A: I suppose, but if they lived happily ever after there really would be no story. The story lies, for me, in their predicament. At the same time, they experienced a fabulous, impossible love that ends up sustaining them across their lives without stopping them from marrying and having children and loving others—living. That I can’t characterize as sad. As I think about it, indeed I find they are very lucky to have and hold that experience in their hearts. Surely it expands their hearts. (I’m talking about these characters as if they were real and as if I am psychoanalyzing them. All of this analysis does not happen when I am writing. But it is fun to think of them as living, breathing people whom I can make judgments about and comment upon.) Their lives are bigger for the experience and I find that hopeful even if they don’t ultimately get to be together physically.

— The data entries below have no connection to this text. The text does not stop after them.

<file path="config.mk">
export PLATFORM = sky130hd
export DESIGN_NAME = cmd_serdes_wrapper_flat
export DESIGN_NICKNAME = d
export VERILOG_FILES = /design/src/rtl/cmd_serdes_wrapper_if.sv /design/src/rtl/cmd_serdes_wrapper.sv /design/src/flat_wrapper.sv
export SDC_FILE = /design/constraint.sdc
export NUM_CORES = 1
export LEC_CHECK = 0
export ABC_AREA = 0
export CORE_MARGIN = 2
export CORE_UTILIZATION = 50
export CTS_CLUSTER_DIAMETER = 200
export DETAILED_ROUTE_END_ITERATION = 10
export PLACE_DENSITY = 0.89
export SLEW_MARGIN = 10
export SYNTH_ARGS = -nofsm -noshare
export SYNTH_HDL_FRONTEND = slang
export SYNTH_SLANG_ARGS = --single-unit
</file>
<file path="constraint.sdc">
create_clock -name sd_clock -period 2.7 [get_ports sd_clock]
set_clock_uncertainty 0.2 [all_clocks]
set_input_delay 0.675 -clock sd_clock [delete_from_list [all_inputs] [get_ports sd_clock]]
set_output_delay 0.675 -clock sd_clock [all_outputs]
set_load 0.02 [all_outputs]
</file>
<file path="src/rtl/cmd_serdes_wrapper_if.sv">
// cmd_serdes_wrapper_if
// Controller-side bundle between the SD command controller and the CMD-line
// serialiser/deserialiser.
//   enable_pts_wrapper  controller -> engine  transmit path enable
//   load_send           controller -> engine  load-and-send request
//   command             controller -> engine  40-bit command (start bit at MSB)
//   enable_stp_wrapper  controller -> engine  receive path enable
//   long_response       controller -> engine  1 = 136-bit R2, 0 = 48-bit response
//   transmission_complete engine -> controller  frame fully shifted out
//   reception_complete    engine -> controller  response captured
//   pad_response          engine -> controller  right-aligned captured response
//   crc_error             engine -> controller  CRC7 or end-bit error
interface cmd_serdes_wrapper_if #(
    parameter int unsigned CMD_BITS  = 40,
    parameter int unsigned RESP_BITS = 136
);
    logic                 enable_pts_wrapper;
    logic                 load_send;
    logic [CMD_BITS-1:0]  command;
    logic                 enable_stp_wrapper;
    logic                 long_response;
    logic                 transmission_complete;
    logic                 reception_complete;
    logic [RESP_BITS-1:0] pad_response;
    logic                 crc_error;

    modport master (
        output enable_pts_wrapper,
        output load_send,
        output command,
        output enable_stp_wrapper,
        output long_response,
        input  transmission_complete,
        input  reception_complete,
        input  pad_response,
        input  crc_error
    );

    modport slave (
        input  enable_pts_wrapper,
        input  load_send,
        input  command,
        input  enable_stp_wrapper,
        input  long_response,
        output transmission_complete,
        output reception_complete,
        output pad_response,
        output crc_error
    );
endinterface

</file>
<file path="src/rtl/cmd_serdes_wrapper.sv">
// cmd_serdes_wrapper
// Bit-level CMD-line engine. Serialises a 40-bit command with CRC7 and end bit
// MSB-first onto the pad, then captures a 48- or 136-bit response, checks its
// CRC7 and end bit, and presents it in parallel.
// Ports:
//   sd_clock       CMD-line clock, rising edge only
//   reset          synchronous active-high global reset
//   reset_wrapper  synchronous active-high soft reset from the controller
//   ctrl           controller bundle (slave side), see cmd_serdes_wrapper_if
//   cmd_in         CMD pad input
//   cmd_out        CMD pad output, idles high
// Every output is a flop loaded from the current state, so each output lags
// the state register by one edge and nothing combinational runs from cmd_in.
module cmd_serdes_wrapper #(
    parameter int unsigned CMD_BITS  = 40,
    parameter int unsigned RESP_BITS = 136
) (
    input  logic                sd_clock,
    input  logic                reset,
    input  logic                reset_wrapper,
    cmd_serdes_wrapper_if.slave ctrl,
    input  logic                cmd_in,
    output logic                cmd_out
);

    localparam int unsigned FRAME_BITS = CMD_BITS + 8;
    localparam int unsigned SHORT_BITS = 48;
    localparam int unsigned LONG_BITS  = 136;
    localparam int unsigned CNT_W      = 8;
    localparam int unsigned CRC_W      = 7;
    localparam int unsigned CRC_LO     = 8;    // lowest frame bit covered by CRC
    localparam int unsigned CRC_HI_R2  = 127;  // highest covered bit of an R2

    typedef enum logic [2:0] {
        IDLE,
        TX_SHIFT,
        TX_DONE,
        RX_WAIT,
        RX_SHIFT,
        RX_DONE
    } state_t;

    state_t                state_q, state_d;
    logic [FRAME_BITS-1:0] tx_sreg_q, tx_sreg_d;
    logic [RESP_BITS-1:0]  rx_sreg_q, rx_sreg_d;
    logic [RESP_BITS-1:0]  rx_shifted;
    logic [CNT_W-1:0]      cnt_q, cnt_d;
    logic [CRC_W-1:0]      crc_q, crc_d;
    logic                  long_q, long_d;
    logic                  cmd_out_q, cmd_out_d;
    logic                  tx_cmpl_q, tx_cmpl_d;
    logic                  rx_cmpl_q, rx_cmpl_d;
    logic                  crc_err_q, crc_err_d;

    // One CRC7 (x^7 + x^3 + 1) update for a single serial bit.
    function automatic logic [CRC_W-1:0] crc7_step(input logic [CRC_W-1:0] crc,
                                                   input logic din);
        logic fb;
        fb = crc[CRC_W-1] ^ din;
        return {crc[CRC_W-2:0], 1'b0} ^ {3'b000, fb, 2'b00, fb};
    endfunction

    assign rx_shifted = {rx_sreg_q[RESP_BITS-2:0], cmd_in};

    // Next-state and next-register computation.
    always_comb begin
        state_d   = state_q;
        tx_sreg_d = tx_sreg_q;
        rx_sreg_d = rx_sreg_q;
        cnt_d     = cnt_q;
        crc_d     = crc_q;
        long_d    = long_q;
        cmd_out_d = 1'b1;
        tx_cmpl_d = 1'b0;
        rx_cmpl_d = 1'b0;
        crc_err_d = 1'b0;

        case (state_q)
            IDLE: begin
                if (ctrl.enable_pts_wrapper && ctrl.load_send) begin
                    tx_sreg_d = {ctrl.command, 7'd0, 1'b1};
                    cnt_d     = CNT_W'(FRAME_BITS - 1);
                    crc_d     = '0;
                    state_d   = TX_SHIFT;
                end else if (ctrl.enable_stp_wrapper) begin
                    long_d    = ctrl.long_response;
                    rx_sreg_d = '0;
                    state_d   = RX_WAIT;
                end
            end

            // cnt_q is the frame index of the bit at the shift-register MSB.
            TX_SHIFT: begin
                cmd_out_d = tx_sreg_q[FRAME_BITS-1];
                if (cnt_q >= CNT_W'(CRC_LO)) begin
                    crc_d = crc7_step(crc_q, tx_sreg_q[FRAME_BITS-1]);
                end
                tx_sreg_d = tx_sreg_q << 1;
                // After bit 8 the zeroed CRC field, bits 7..1, is loaded with
                // the finished CRC; the end bit below it is already 1.
                if (cnt_q == CNT_W'(CRC_LO)) begin
                    tx_sreg_d[FRAME_BITS-1 -: CRC_W] = crc_d;
                end
                if (cnt_q == '0) begin
                    state_d = TX_DONE;
                end else begin
                    cnt_d = cnt_q - CNT_W'(1);
                end
            end

            TX_DONE: begin
                tx_cmpl_d = 1'b1;
                if (!ctrl.enable_pts_wrapper) begin
                    state_d = IDLE;
                end
            end

            // The start bit is frame bit L-1; stepping a zero CRC with a zero
            // bit leaves it zero, so clearing the CRC covers the start bit.
            RX_WAIT: begin
                if (!cmd_in) begin
                    rx_sreg_d = rx_shifted;
                    cnt_d     = long_q ? CNT_W'(LONG_BITS - 1) : CNT_W'(SHORT_BITS - 1);
                    crc_d     = '0;
                    state_d   = RX_SHIFT;
                end else if (!ctrl.enable_stp_wrapper) begin
                    state_d = IDLE;
                end
            end

            // The bit sampled here is frame bit cnt_q-1.
            RX_SHIFT: begin
                rx_sreg_d = rx_shifted;
                if ((cnt_q > CNT_W'(CRC_LO)) && (cnt_q <= CNT_W'(CRC_HI_R2 + 1))) begin
                    crc_d = crc7_step(crc_q, cmd_in);
                end
                cnt_d = cnt_q - CNT_W'(1);
                if (cnt_q == CNT_W'(1)) begin
                    state_d = RX_DONE;
                end
            end

            RX_DONE: begin
                rx_cmpl_d = 1'b1;
                crc_err_d = (rx_sreg_q[CRC_W:1] != crc_q) || !rx_sreg_q[0];
                if (!ctrl.enable_stp_wrapper) begin
                    state_d = IDLE;
                end
            end

            default: begin
                state_d = IDLE;
            end
        endcase
    end

    // State and output registers; either reset aborts any frame in progress.
    always_ff @(posedge sd_clock) begin
        if (reset || reset_wrapper) begin
            state_q   <= IDLE;
            tx_sreg_q <= '0;
            rx_sreg_q <= '0;
            cnt_q     <= '0;
            crc_q     <= '0;
            long_q    <= 1'b0;
            cmd_out_q <= 1'b1;
            tx_cmpl_q <= 1'b0;
            rx_cmpl_q <= 1'b0;
            crc_err_q <= 1'b0;
        end else begin
            state_q   <= state_d;
            tx_sreg_q <= tx_sreg_d;
            rx_sreg_q <= rx_sreg_d;
            cnt_q     <= cnt_d;
            crc_q     <= crc_d;
            long_q    <= long_d;
            cmd_out_q <= cmd_out_d;
            tx_cmpl_q <= tx_cmpl_d;
            rx_cmpl_q <= rx_cmpl_d;
            crc_err_q <= crc_err_d;
        end
    end

    assign cmd_out                    = cmd_out_q;
    assign ctrl.transmission_complete = tx_cmpl_q;
    assign ctrl.reception_complete    = rx_cmpl_q;
    assign ctrl.pad_response          = rx_sreg_q;
    assign ctrl.crc_error             = crc_err_q;

endmodule

</file>
<file path="src/flat_wrapper.sv">
// flat-port wrapper written by rule: the top's interface ports become plain ports
module cmd_serdes_wrapper_flat 
#(
    parameter int unsigned CMD_BITS  = 40,
    parameter int unsigned RESP_BITS = 136
)
  (sd_clock, reset, reset_wrapper, cmd_in, cmd_out, ctrl_enable_pts_wrapper, ctrl_load_send, ctrl_command, ctrl_enable_stp_wrapper, ctrl_long_response, ctrl_transmission_complete, ctrl_reception_complete, ctrl_pad_response, ctrl_crc_error);
  cmd_serdes_wrapper_if #(.CMD_BITS(CMD_BITS), .RESP_BITS(RESP_BITS)) ctrl_i ();
  input  logic sd_clock;
  input  logic reset;
  input  logic reset_wrapper;
  input  logic cmd_in;
  output logic cmd_out;
  input wire logic [$bits(ctrl_i.enable_pts_wrapper)-1:0] ctrl_enable_pts_wrapper;
  input wire logic [$bits(ctrl_i.load_send)-1:0] ctrl_load_send;
  input wire logic [$bits(ctrl_i.command)-1:0] ctrl_command;
  input wire logic [$bits(ctrl_i.enable_stp_wrapper)-1:0] ctrl_enable_stp_wrapper;
  input wire logic [$bits(ctrl_i.long_response)-1:0] ctrl_long_response;
  output wire logic [$bits(ctrl_i.transmission_complete)-1:0] ctrl_transmission_complete;
  output wire logic [$bits(ctrl_i.reception_complete)-1:0] ctrl_reception_complete;
  output wire logic [$bits(ctrl_i.pad_response)-1:0] ctrl_pad_response;
  output wire logic [$bits(ctrl_i.crc_error)-1:0] ctrl_crc_error;
  assign ctrl_i.enable_pts_wrapper = ctrl_enable_pts_wrapper;
  assign ctrl_i.load_send = ctrl_load_send;
  assign ctrl_i.command = ctrl_command;
  assign ctrl_i.enable_stp_wrapper = ctrl_enable_stp_wrapper;
  assign ctrl_i.long_response = ctrl_long_response;
  assign ctrl_transmission_complete = ctrl_i.transmission_complete;
  assign ctrl_reception_complete = ctrl_i.reception_complete;
  assign ctrl_pad_response = ctrl_i.pad_response;
  assign ctrl_crc_error = ctrl_i.crc_error;
  cmd_serdes_wrapper #(.CMD_BITS(CMD_BITS), .RESP_BITS(RESP_BITS)) u_core (.sd_clock(sd_clock), .reset(reset), .reset_wrapper(reset_wrapper), .ctrl(ctrl_i), .cmd_in(cmd_in), .cmd_out(cmd_out));
endmodule
</file>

Q: The Cellini fresco that hangs in Cesare's ancestral home figures prominently in the story of Cesare and Beth's relationship. Which of the fresco's characters epitomizes Beth—Valeria or Benvenuto?

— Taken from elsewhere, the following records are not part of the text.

===== config.mk =====
export PLATFORM = sky130hd
export DESIGN_NAME = mem_access_ctrl
export DESIGN_NICKNAME = d
export VERILOG_FILES = /design/src/rtl/mem_access_ctrl.sv
export SDC_FILE = /design/constraint.sdc
export NUM_CORES = 1
export LEC_CHECK = 0
export ABC_AREA = 1
export CAP_MARGIN = 20
export CORE_ASPECT_RATIO = 0.5
export CORE_UTILIZATION = 46
export CTS_CLUSTER_DIAMETER = 120
export DETAILED_ROUTE_END_ITERATION = 8
export GPL_ROUTABILITY_DRIVEN = 0
export MAX_ROUTING_LAYER = met4
export PLACE_DENSITY = 0.84
export SLEW_MARGIN = 20
export SYNTH_ARGS = -nofsm -noshare
export SYNTH_HDL_FRONTEND = slang
export SYNTH_SLANG_ARGS = --single-unit

===== constraint.sdc =====
create_clock -name clk_i -period 3 [get_ports clk_i]
set_clock_uncertainty 0.1 [all_clocks]
set_input_delay 0.9 -clock clk_i [delete_from_list [all_inputs] [get_ports clk_i]]
set_output_delay 0.9 -clock clk_i [all_outputs]
set_load 0.01 [all_outputs]

===== src/rtl/mem_access_ctrl.sv =====
// ============================================================================
// Module      : mem_access_ctrl
// Description : MEM-stage data-memory access sequencer. Latches the EX/MEM
//               address/data, runs a req/ack handshake with a variable-latency
//               memory, stalls the upstream pipeline until completion, aborts
//               to a sticky error on a watchdog timeout and counts stall cycles.
// Revision    : 1.0 - initial release
// ============================================================================
`default_nettype none

module mem_access_ctrl #(
    parameter int TIMEOUT = 64,   // REQ cycles without ack before abort (1..255)
    parameter int CNT_W   = 16    // width of the saturating stall counter
) (
    input  logic             clk_i,
    input  logic             rst_i,
    input  logic             MemRead_i,
    input  logic             MemWrite_i,
    input  logic [31:0]      addr_i,
    input  logic [31:0]      wdata_i,
    output logic             mem_req_o,
    output logic             mem_we_o,
    output logic [31:0]      mem_addr_o,
    output logic [31:0]      mem_wdata_o,
    input  logic             mem_ack_i,
    input  logic [31:0]      mem_rdata_i,
    output logic             stall_o,
    output logic [31:0]      rdata_o,
    output logic             err_o,
    output logic [CNT_W-1:0] stall_cnt_o
);

    localparam logic [1:0] c_IDLE = 2'd0;
    localparam logic [1:0] c_REQ  = 2'd1;
    localparam logic [1:0] c_DONE = 2'd2;
    localparam logic [1:0] c_ERR  = 2'd3;

    // Counter value seen on the last permitted REQ cycle.
    localparam logic [7:0]       c_TMO_LAST = 8'(TIMEOUT - 1);
    localparam logic [CNT_W-1:0] c_CNT_MAX  = {CNT_W{1'b1}};

    logic [1:0] r_state;
    logic [1:0] w_next_state;
    logic [7:0] r_tmo_cnt;
    logic       w_access;
    logic       w_ack_hit;
    logic       w_tmo_hit;

    assign w_access  = MemRead_i | MemWrite_i;
    assign w_ack_hit = (r_state == c_REQ) & mem_ack_i;
    // An ack on the final permitted cycle takes priority over the abort.
    assign w_tmo_hit = (r_state == c_REQ) & ~mem_ack_i & (r_tmo_cnt == c_TMO_LAST);

    // State register.
    always_ff @(posedge clk_i or negedge rst_i) begin
        if (!rst_i) begin
            r_state <= c_IDLE;
        end else begin
            r_state <= w_next_state;
        end
    end

    // Next-state decode; acks outside REQ are ignored by construction.
    always_comb begin
        w_next_state = r_state;
        case (r_state)
            c_IDLE: begin
                if (w_access) begin
                    w_next_state = c_REQ;
                end
            end
            c_REQ: begin
                if (mem_ack_i) begin
                    w_next_state = c_DONE;
                end else if (w_tmo_hit) begin
                    w_next_state = c_ERR;
                end
            end
            c_DONE:  w_next_state = c_IDLE;
            c_ERR:   w_next_state = c_IDLE;
            default: w_next_state = c_IDLE;
        endcase
    end

    // Outputs decoded from state; stall is forced low while reset is held so
    // the pipeline is released immediately on an asynchronous reset.
    always_comb begin
        mem_req_o = (r_state == c_REQ);
        stall_o   = rst_i & w_access & ((r_state == c_IDLE) | (r_state == c_REQ));
    end

    // Request attributes latched on acceptance, load data and sticky error.
    always_ff @(posedge clk_i or negedge rst_i) begin
        if (!rst_i) begin
            mem_addr_o  <= '0;
            mem_wdata_o <= '0;
            mem_we_o    <= 1'b0;
            rdata_o     <= '0;
            err_o       <= 1'b0;
        end else begin
            if ((r_state == c_IDLE) && w_access) begin
                mem_addr_o  <= addr_i;
                mem_wdata_o <= wdata_i;
                mem_we_o    <= MemWrite_i;   // write wins when both bits are set
            end
            if (w_ack_hit && !mem_we_o) begin
                rdata_o <= mem_rdata_i;
            end else if (w_tmo_hit) begin
                rdata_o <= '0;
            end
            if (w_tmo_hit) begin
                err_o <= 1'b1;
            end
        end
    end

    // Watchdog: counts cycles spent in REQ, cleared everywhere else.
    always_ff @(posedge clk_i or negedge rst_i) begin
        if (!rst_i) begin
            r_tmo_cnt <= '0;
        end else if (r_state == c_REQ) begin
            r_tmo_cnt <= r_tmo_cnt + 8'd1;
        end else begin
            r_tmo_cnt <= '0;
        end
    end

    // Saturating count of stalled cycles.
    always_ff @(posedge clk_i or negedge rst_i) begin
        if (!rst_i) begin
            stall_cnt_o <= '0;
        end else if (stall_o && (stall_cnt_o != c_CNT_MAX)) begin
            stall_cnt_o <= stall_cnt_o + CNT_W'(1);
        end
    end

endmodule

`default_nettype wire


# Yosys cells after proc, flatten, opt, wreduce, memory -nomap -nowiden
# Index checks and enable logic that the tools add are counted.
word_totals:
  reg_bits: 124
  wordCells: 40
op_classes:
  n_mux: 7
  bitwise_logic: 8
  add_sub_neg: 2
  reduce_logical: 8
  n_eq_ne: 7
ops:
  columns: ["operator", "count"]
  rows:
  - ["32-bit two-way mux", 2]
  - ["16-bit by 1-bit adder with 16-bit output (second input constant)", 1]
  - ["16-bit != test (second input constant)", 1]
  - ["8-bit by 1-bit adder with 8-bit output (second input constant)", 1]
  - ["8-bit by 6-bit == test with 1-bit output (second input constant)", 1]
  - ["8-bit two-way mux", 1]
  - ["2-bit two-way mux", 3]
  - ["2-bit case mux with 3 select lines", 1]
  - ["1-bit AND", 5]
  - ["2-bit == test (second input constant)", 2]
  - ["1-bit logical AND", 3]
  - ["3-bit by 1-bit != test with 1-bit output (second input constant)", 1]
  - ["2-bit by 1-bit == test with 1-bit output (second input constant)", 1]
  - ["2-bit zero test", 1]
  - ["2-bit != test (second input constant)", 1]
  - ["1-bit OR", 2]
  - ["2-bit AND reduction", 1]
  - ["2-bit nonzero test", 1]
  - ["2-bit OR reduction", 1]
  - ["1-bit zero test", 1]
  - ["1-bit NOT", 1]

# Depth between registers and ports, before layout
depth:
  word_depth: 6
  ltp_mapped: 9

# Least setup slack after synthesis
# No wires, ideal clock.
synth_timing:
  kind: "input-to-output"
  start: "in MemWrite_i"
  end: "out stall_o"
  required_ns: 2.000
  setup_slack_ns: 0.656
  stages: 3
  t_arrival_ns: 1.344
  path_cell_list: "or2_1 -> nand3_1 -> inv_1"
synth_between:
  elab_chain_len: 3
synth_lines:
  columns: ["element", "line", "text"]
  rows:
  - ["start, declared", "18", "input logic MemWrite_i,"]
  - ["1-bit OR", "49", "assign w_access = MemRead_i | MemWrite_i;"]
  - ["1-bit AND (2 in series)", "89", "stall_o = rst_i & w_access & ((r_state == c_IDLE) | (r_state == c_REQ));"]
  - ["end, declared", "27", "output logic stall_o,"]
# Every way passes these cells.

# Worst setup path in the final report
# Ends and elaborated chain as after synthesis.

==> flow_metrics.env <==
export IMPL_grt_max_degree=73
export IMPL_nets=821
export IMPL_worstPathMaxFanout=2
export IMPL_cts_root_buf="clkbuf_16"
export IMPL_yosys_area_top_type="dfrtp_1"
export IMPL_path_cells="clkdlybuf4s50_1 > or2_1 > nand3_2 > inv_1 > buf_2"
export IMPL_wl_per_cell_um=15.9
export IMPL_routed_wl_um=14200
export IMPL_netlist_top_cells_count="nand2_1, dfrtp_1, nand3_1"
export IMPL_startpoint="MemWrite_i"
export IMPL_place_ws_ps=-312
export IMPL_drt_iter0_drc=187
export IMPL_power_frac_comb_pct=43.1
export IMPL_rsz0062_at_grt="false"
export IMPL_cap_violations=0
export IMPL_die_h_um=78.8
export IMPL_fill_cells=734
export IMPL_hold_violations=0
export IMPL_synth_fp_nets=591
export IMPL_route_vias_total=4285
export IMPL_cp_depth=5
export IMPL_h_tree_depth=4
export IMPL_final_max_slew_viol_count=0
export IMPL_cts_tree="built"
export IMPL_synth_async_sr_flop_share_pct=100
export IMPL_postCtsSetupBuffers=0
export IMPL_crit_path_max_incr_delay_ps=420
export IMPL_die_area_mm2=0.0123
export IMPL_p_leak_nw=3.81
export IMPL_clock_latency_ps=400
export IMPL_initial_core_util_pct=48.2
export IMPL_reg2reg_slack_ps=1160
export IMPL_grt_pass1_vias=4298
export IMPL_hold_path_class="reg -> reg"
export IMPL_diodes=0
export IMPL_cp_endpoint="stall_o"
export IMPL_synth_area_top_cells="dfrtp_1, mux2_4, nand2_1"
export IMPL_clk_pin_slew_worst_paths_ps=60
export IMPL_finalCriticalPeriod_ps=2870
export IMPL_yosysSeqAreaShare_pct=57.2
export IMPL_path_class="in -> out"
export IMPL_synth_most_common_cell="nand2_1"
export IMPL_crit_path_top_delay_cell="clkdlybuf4s50_1"
export IMPL_syn_area_mm2=0.00543
export IMPL_fmax_mhz=349
export IMPL_switching_share_pct=31.4
export IMPL_power_density_mw_per_mm2=1050
export IMPL_dr_pass1_iters=4
export IMPL_worstMarginPinSlew_ps=900
export IMPL_multi_input_area_mm2=0.00206
export IMPL_grt_pass1_wl_um=22000
export IMPL_grt_use_total_pct=24.4
export IMPL_maxSlewHeadroom_pct=40.0
export IMPL_overflow=0
export IMPL_endpoint_kind="primary output"
export IMPL_r2r_cells=9
export IMPL_ys_warnings_count=0
export IMPL_fin_crit_sh_pct=95.6
export IMPL_cts_buffer_depth=2
export IMPL_grt_antenna_before_repair=0
export IMPL_synth_ff_latch_count=124
export IMPL_fp_dieW_um=156
export IMPL_seqPwrFrac_pct=33.2
export IMPL_r2r_start="stall_cnt_o[0]$_DFFE_PN0P_"
export IMPL_final_util_pct=74.1
export IMPL_post_route_cells_drive_above_1_share_pct=18.6
export IMPL_remaining_drc_errors=0
export IMPL_p_sw_mw=2.75
export IMPL_worstPathRequired_ps=2000
export IMPL_cp_arrival_ps=1870
export IMPL_avgViaCountPerCell=4.81
export IMPL_dominantRegCellSynth="dfrtp_1"
export IMPL_critPathTopFamily="buffers and inverters"
export IMPL_ir_drop_mv=0.537
export IMPL_syn_area_per_cell_um2=11.1
export IMPL_status="finished clean"
export IMPL_r2r_end="stall_cnt_o[4]$_DFFE_PN0P_"
export IMPL_start_kind="input port"
export IMPL_syn_inst=488
export IMPL_pin_count=217
export IMPL_clock_sinks=124
export IMPL_p_int_mw=5.99
export IMPL_postLayoutSetupSlackWorst_ps=131
export IMPL_cts_buffers=17
export IMPL_regArea_mm2=0.00310
export IMPL_area_delta_synth_final_pct=53.6
export IMPL_synth_edff_count=0
export IMPL_port_buffers=216
export IMPL_final_antenna_net_count=0
export IMPL_synth_top_area_share_pct=57.2
export IMPL_setup_viol=0
export IMPL_num_rows=27
export IMPL_p_clk_share_pct=23.7
export IMPL_dpl_hpwl_um=9860
export IMPL_yosysUniqueCellTypes=30
export IMPL_core_area_mm2=0.0112
export IMPL_crit_buf_inv=3
-- kinds of logic (layout without fill, tap and decap cells) --
logic type / count (synthesis) / in the layout / share of synthesized area, %
multiplexers: 64 / 64 / 15.9
adder cells (fa/ha/maj): 2 / 2 / 0.461
buffers and inverters: 42 / 285 / 5.12
AND/OR/NAND/NOR: 235 / 235 / 18.5
AO/OA/AOI/OAI: 15 / 15 / 1.84
XOR/XNOR: 6 / 6 / 0.968
flip-flops: 124 / 124 / 57.2
-- registers in the layout, summed over array words and instances (netlist names) --
name / flops
mem_wdata_o: 32
mem_addr_o: 32
err_o: 1
stall_cnt_o: 16
rdata_o: 32
mem_we_o: 1
r_tmo_cnt: 8
r_state: 2
-- area by class of cell --
class                           count  share of cell area [%]
Clock inverter                     14                    2.04
Timing Repair Buffer              229                    27.5
Inverter                           24                    1.08
Sequential cell                   124                    37.2
Clock buffer                       18                    5.15
Tap cell                          159                    2.39
Multi-Input combinational cell    322                    24.7
-- cell usage in the layout (no fill, tap or decap), types with 4 or more instances in the layout --
cell type	synthesis	final
nor2_1	26	26
clkbuf_16	0	17
clkinv_2	0	4
nor2_2	6	6
dfrtp_1	124	124
clkinv_4	0	4
xor2_1	5	5
nand2_1	145	145
inv_1	20	20
mux2_4	38	38
nand3_1	42	41
o21ai_2	6	6
nand2_2	6	5
mux2_2	26	26
buf_4	2	11
inv_2	4	4
clkdlybuf4s50_1	0	214
nand4_1	4	4
-- worst min-delay path by stage --
stage                                           start                     endpoint  cells after the start  slack (ps)
after floorplan                r_tmo_cnt[0]$_DFF_PN0_       r_tmo_cnt[0]$_DFF_PN0_                      1         330
after global placement              err_o$_DFFE_PN0P_            err_o$_DFFE_PN0P_                      2         350
after detailed placement            err_o$_DFFE_PN0P_            err_o$_DFFE_PN0P_                      2         370
after CTS                           err_o$_DFFE_PN0P_            err_o$_DFFE_PN0P_                      2         380
after global routing      mem_wdata_o[21]$_DFFE_PN0P_  mem_wdata_o[21]$_DFFE_PN0P_                      1         420
final                               err_o$_DFFE_PN0P_            err_o$_DFFE_PN0P_                      2         370
-- routing by layer --
metal	wire [um]	track usage, %	vias to the layer above
met4	382	10.8	0
met2	7300	40.0	122
li1	-	-	2051
met5	0	-	-
met3	642	6.44	31
met1	5870	28.6	2081
-- power groups by stage --
stage                     clock [mW]  combinational (mW)  sequential, mW
after floorplan                    0                1.54            3.20
after global placement             0                3.67            2.89
after detailed placement           0                3.77            2.90
after CTS                       2.11                3.81            2.90
after global routing            2.19                3.99            2.99
final                           2.07                3.76            2.90
-- metrics by stage --
| step | total power, mW | std cells | area (um2) | hold slack [ps] | setup TNS (ps) |
|---|---|---|---|---|---|
| CTS | 8.82 | 890 | 8340 | 382 | 0 |
| detailed placement | 6.67 | 858 | 7740 | 368 | -312 |
| finish | 8.74 | 890 | 8340 | 369 | 0 |
| global route | 9.17 | 890 | 8340 | 415 | 0 |
| floorplan | 4.74 | 488 | 5430 | 333 | 0 |
| global placement | 6.56 | 858 | 7740 | 348 | -271 |
-- worst min-delay path: stages (launching register included) --
cell	delay (ps)
dfrtp_1	350
inv_1	40
nand2_1	50
-- what timing repair did --
item                       in CTS  in global routing
gates resized for setup         4                  1
setup endpoints to repair       1                  1
hold buffers                    0                  0
pin swaps                       0                  1
Note: power is estimated with default switching activity, not from simulation.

A: Beth and Cesare, Valeria and Benvenuto are lovers everywhere – their love frozen, just as love stops time.
Q: Did being nominated for a National Book Award (Gorgeous Lies) very early in your writing career affect your approach to writing subsequent novels?
A: No. It was a wonderful day when I got the call telling me I had been nominated. Gorgeous Lies was a very painful book to write. It took me six years. I doubted it. I wanted to give up writing. Shortly before learning of the nomination I received a terrible New York Times review. I have never been able to read it because I couldn’t handle any more pain regarding that book. The nomination would have been magnificent in any light, but because of my history with this novel it was particularly resplendent. But I can’t say it affected my approach to writing novels. that would be a mistake because it would mean I was relying on some outside circumstance or notion. I always have and I always will want to write the best that I possibly can. I can say that I have learned that not everyone is going to like what I write and, at times, the opinions can be diametrically opposed and thus I also have learned that the only thing to do is to keep on moving forward, writing that which compels me, that which is most urgent to me.
Q: What are your plans for future projects? Will you continue exploring how culture affects relationships?
A: My next novel is all about money and I am hoping to take the subject on with a sense of humor. I do, however, think different cultural responses to money will inevitably seep in. I feel I learn the most when I hold a familiar situation up against a foreign one.
MARTHA McPHEE is the author of two previous novels, Bright Angel Time and Gorgeous Lies, which was a National Book Award Finalist. She is the recipient of fellowships from the National Endowment for the Arts and The John Simon Guggenheim Memorial Foundation. She teaches at Hofstra University and lives in New York.